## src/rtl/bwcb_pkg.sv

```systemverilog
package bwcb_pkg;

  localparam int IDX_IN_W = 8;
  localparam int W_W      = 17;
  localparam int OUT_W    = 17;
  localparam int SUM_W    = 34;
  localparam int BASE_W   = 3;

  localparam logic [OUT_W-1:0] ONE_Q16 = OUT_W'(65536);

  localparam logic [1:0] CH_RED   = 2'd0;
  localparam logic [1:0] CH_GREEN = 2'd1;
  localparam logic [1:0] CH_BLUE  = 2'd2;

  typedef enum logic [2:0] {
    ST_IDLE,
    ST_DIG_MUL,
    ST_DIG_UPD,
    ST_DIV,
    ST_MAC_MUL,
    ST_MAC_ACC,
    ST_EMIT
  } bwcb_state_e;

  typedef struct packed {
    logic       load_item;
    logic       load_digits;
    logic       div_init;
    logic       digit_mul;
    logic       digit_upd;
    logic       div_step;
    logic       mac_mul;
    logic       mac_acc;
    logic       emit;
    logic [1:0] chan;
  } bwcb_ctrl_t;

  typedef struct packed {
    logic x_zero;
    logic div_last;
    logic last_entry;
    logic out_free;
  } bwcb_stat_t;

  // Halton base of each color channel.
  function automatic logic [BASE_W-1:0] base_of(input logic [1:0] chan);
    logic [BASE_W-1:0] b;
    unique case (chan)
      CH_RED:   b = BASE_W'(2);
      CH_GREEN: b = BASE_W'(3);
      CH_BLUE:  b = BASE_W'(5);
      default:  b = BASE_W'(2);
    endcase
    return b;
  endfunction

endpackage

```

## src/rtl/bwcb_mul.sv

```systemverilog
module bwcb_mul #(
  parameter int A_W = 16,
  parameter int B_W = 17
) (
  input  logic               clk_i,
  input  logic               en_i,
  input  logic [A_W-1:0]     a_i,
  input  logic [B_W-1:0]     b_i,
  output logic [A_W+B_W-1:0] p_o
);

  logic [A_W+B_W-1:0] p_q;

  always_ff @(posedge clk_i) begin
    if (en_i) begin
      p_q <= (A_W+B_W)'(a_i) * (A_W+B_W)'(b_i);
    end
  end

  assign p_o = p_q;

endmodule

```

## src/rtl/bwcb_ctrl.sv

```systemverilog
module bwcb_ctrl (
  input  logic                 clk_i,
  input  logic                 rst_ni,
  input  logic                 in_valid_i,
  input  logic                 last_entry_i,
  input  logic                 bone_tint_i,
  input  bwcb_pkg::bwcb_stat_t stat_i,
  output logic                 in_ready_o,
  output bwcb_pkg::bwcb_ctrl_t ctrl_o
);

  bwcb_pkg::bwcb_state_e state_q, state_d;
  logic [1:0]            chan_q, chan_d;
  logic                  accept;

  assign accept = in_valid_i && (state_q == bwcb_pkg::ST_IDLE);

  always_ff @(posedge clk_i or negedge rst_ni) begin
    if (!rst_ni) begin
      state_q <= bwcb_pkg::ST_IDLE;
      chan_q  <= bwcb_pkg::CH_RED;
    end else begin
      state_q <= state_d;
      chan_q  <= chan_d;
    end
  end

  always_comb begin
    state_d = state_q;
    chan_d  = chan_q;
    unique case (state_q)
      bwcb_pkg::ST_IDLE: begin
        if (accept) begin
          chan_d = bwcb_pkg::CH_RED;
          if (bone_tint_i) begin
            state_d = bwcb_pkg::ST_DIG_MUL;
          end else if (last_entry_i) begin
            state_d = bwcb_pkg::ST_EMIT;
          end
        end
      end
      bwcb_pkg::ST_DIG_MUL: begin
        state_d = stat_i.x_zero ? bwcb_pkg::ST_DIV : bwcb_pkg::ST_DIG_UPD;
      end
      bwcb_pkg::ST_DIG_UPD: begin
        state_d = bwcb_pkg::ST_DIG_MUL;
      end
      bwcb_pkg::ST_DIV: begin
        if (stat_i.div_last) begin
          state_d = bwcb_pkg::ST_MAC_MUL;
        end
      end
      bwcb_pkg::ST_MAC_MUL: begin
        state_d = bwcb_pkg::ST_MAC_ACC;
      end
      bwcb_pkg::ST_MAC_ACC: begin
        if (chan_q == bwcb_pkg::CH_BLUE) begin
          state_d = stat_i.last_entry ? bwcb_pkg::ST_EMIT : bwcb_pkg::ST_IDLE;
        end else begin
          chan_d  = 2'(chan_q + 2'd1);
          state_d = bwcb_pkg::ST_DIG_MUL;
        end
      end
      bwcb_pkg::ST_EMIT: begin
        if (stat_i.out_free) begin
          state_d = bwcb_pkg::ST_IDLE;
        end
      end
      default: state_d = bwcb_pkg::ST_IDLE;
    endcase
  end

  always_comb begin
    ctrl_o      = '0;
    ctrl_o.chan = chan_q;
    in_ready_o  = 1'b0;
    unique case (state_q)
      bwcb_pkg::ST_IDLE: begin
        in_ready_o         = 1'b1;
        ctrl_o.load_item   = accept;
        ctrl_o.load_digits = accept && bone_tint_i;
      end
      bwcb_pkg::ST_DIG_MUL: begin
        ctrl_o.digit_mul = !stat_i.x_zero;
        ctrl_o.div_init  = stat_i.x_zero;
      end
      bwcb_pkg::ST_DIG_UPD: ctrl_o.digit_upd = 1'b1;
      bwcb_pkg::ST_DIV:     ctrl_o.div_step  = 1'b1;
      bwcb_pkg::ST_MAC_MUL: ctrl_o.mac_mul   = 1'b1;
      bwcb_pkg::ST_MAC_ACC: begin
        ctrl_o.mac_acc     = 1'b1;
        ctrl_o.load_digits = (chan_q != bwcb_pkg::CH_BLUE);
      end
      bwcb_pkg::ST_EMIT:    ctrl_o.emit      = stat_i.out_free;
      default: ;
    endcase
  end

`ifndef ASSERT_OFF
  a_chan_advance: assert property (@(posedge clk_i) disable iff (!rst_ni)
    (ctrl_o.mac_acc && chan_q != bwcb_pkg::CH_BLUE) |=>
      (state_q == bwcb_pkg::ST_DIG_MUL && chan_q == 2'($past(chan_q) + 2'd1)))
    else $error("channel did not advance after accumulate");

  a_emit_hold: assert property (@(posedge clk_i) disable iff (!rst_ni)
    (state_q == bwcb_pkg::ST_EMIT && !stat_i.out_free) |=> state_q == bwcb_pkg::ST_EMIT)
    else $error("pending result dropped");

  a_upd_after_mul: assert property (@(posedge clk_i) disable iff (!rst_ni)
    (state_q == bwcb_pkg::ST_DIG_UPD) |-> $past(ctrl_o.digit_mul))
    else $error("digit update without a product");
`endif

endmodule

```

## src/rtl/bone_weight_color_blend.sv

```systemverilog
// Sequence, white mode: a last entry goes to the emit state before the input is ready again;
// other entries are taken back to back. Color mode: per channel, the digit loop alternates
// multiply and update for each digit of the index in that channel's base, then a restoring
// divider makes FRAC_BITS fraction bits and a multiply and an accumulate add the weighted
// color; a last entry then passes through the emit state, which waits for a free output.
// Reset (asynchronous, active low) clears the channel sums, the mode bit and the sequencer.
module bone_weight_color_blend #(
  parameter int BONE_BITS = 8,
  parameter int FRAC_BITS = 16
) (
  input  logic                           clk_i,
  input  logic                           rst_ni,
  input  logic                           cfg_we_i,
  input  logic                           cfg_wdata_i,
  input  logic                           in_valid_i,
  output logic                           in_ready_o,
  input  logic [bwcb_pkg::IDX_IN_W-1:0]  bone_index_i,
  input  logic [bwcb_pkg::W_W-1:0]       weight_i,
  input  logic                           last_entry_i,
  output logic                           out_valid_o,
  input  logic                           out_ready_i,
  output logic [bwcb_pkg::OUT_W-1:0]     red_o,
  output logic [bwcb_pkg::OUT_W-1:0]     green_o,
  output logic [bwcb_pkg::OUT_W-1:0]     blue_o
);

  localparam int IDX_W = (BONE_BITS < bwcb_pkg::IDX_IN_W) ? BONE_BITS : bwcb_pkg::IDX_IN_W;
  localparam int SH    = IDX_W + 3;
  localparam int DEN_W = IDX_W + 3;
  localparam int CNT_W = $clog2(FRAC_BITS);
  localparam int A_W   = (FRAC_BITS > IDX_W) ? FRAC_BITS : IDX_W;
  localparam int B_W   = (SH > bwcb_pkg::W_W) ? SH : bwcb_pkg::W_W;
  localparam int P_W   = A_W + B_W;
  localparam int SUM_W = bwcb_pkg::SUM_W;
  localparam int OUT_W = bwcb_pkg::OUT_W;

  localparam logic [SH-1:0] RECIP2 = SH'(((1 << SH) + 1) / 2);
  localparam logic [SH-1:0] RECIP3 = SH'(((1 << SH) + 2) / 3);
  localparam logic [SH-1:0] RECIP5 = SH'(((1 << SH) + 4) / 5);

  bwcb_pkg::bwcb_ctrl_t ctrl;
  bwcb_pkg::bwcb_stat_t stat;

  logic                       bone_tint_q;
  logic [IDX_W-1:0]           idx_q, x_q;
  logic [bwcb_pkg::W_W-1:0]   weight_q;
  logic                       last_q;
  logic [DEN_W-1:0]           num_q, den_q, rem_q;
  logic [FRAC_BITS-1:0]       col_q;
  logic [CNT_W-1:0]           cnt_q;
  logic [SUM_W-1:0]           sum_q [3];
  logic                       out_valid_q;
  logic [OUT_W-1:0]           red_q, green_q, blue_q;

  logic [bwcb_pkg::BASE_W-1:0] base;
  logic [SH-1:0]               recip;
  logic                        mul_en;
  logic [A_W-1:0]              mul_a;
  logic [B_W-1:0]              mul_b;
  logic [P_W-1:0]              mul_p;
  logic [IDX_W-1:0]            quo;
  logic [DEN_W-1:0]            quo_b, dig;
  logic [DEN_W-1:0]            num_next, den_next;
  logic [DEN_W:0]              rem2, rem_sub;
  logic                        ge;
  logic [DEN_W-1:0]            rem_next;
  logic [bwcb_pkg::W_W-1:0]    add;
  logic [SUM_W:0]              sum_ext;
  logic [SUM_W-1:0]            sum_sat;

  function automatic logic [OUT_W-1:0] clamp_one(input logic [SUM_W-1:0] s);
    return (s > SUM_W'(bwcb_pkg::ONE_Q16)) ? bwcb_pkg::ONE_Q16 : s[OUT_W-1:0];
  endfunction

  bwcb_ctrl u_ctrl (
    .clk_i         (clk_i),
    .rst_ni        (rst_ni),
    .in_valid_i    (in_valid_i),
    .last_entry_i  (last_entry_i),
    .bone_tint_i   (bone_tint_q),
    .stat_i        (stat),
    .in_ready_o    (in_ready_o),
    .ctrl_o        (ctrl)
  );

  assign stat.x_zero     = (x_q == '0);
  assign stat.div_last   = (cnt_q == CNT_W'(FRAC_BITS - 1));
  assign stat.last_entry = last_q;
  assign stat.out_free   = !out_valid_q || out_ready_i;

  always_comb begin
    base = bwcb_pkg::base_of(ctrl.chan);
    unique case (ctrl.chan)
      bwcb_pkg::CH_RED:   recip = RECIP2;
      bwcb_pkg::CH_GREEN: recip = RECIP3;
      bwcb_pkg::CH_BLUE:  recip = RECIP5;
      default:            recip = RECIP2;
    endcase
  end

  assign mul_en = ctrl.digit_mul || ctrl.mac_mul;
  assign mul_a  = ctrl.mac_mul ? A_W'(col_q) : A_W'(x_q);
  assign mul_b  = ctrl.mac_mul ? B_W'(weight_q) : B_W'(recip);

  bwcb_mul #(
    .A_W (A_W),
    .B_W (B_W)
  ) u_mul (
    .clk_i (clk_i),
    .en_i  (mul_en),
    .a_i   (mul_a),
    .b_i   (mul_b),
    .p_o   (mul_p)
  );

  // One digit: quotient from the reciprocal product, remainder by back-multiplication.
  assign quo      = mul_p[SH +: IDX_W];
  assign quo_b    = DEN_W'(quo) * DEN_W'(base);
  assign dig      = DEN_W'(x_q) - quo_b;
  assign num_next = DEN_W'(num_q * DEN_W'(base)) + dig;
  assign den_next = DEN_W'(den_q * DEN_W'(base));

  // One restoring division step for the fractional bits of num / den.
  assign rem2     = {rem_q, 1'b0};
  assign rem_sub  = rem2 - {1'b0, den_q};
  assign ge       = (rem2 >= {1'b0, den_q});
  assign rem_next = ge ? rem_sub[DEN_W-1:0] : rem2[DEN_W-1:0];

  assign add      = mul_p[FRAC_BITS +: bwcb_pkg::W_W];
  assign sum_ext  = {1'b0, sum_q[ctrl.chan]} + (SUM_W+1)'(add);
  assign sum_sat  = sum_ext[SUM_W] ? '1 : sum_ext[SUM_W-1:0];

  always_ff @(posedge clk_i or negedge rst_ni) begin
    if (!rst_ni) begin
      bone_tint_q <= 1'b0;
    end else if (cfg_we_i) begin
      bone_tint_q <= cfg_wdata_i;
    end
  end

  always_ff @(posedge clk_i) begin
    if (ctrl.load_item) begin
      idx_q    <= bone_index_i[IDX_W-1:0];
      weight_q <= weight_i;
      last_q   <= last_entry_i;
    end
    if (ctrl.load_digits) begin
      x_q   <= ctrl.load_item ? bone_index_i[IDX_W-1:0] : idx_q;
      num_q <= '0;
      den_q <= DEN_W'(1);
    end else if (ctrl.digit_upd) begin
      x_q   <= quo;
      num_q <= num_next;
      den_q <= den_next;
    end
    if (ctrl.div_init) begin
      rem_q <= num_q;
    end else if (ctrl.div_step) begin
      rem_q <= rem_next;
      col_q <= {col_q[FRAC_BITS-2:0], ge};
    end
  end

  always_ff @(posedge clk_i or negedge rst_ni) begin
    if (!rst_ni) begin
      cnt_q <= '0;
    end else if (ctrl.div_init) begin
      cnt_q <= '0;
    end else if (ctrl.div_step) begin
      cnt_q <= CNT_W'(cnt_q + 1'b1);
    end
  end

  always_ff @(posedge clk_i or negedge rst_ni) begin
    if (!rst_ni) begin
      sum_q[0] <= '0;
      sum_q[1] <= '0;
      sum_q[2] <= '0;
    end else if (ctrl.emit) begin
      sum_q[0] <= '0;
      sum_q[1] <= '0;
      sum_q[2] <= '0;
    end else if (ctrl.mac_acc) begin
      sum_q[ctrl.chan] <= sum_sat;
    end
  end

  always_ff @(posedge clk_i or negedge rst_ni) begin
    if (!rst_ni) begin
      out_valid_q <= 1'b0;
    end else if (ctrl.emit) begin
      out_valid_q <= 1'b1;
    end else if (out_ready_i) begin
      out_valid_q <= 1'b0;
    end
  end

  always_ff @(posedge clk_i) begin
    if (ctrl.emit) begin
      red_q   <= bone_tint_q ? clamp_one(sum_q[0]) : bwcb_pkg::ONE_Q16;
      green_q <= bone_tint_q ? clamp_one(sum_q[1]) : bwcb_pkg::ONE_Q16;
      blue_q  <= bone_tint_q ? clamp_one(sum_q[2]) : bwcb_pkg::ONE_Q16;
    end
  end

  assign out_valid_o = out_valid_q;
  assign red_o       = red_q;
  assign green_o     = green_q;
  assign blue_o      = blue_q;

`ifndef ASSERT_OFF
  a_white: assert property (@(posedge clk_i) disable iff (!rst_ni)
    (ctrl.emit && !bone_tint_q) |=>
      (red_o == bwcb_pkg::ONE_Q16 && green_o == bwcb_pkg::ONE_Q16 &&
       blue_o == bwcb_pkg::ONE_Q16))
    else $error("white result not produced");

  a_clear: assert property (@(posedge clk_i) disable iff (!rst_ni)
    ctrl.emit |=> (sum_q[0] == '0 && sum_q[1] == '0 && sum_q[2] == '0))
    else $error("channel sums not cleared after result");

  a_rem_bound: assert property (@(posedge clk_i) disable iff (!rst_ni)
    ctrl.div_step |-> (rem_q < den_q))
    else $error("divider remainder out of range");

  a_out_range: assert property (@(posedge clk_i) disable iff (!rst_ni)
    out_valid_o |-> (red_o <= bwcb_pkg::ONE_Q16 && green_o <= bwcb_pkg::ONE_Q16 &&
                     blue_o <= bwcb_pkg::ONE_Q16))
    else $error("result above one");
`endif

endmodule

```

### What to do
Please count the lines above that hold the string "each" and reply with the number alone.

### Task response
2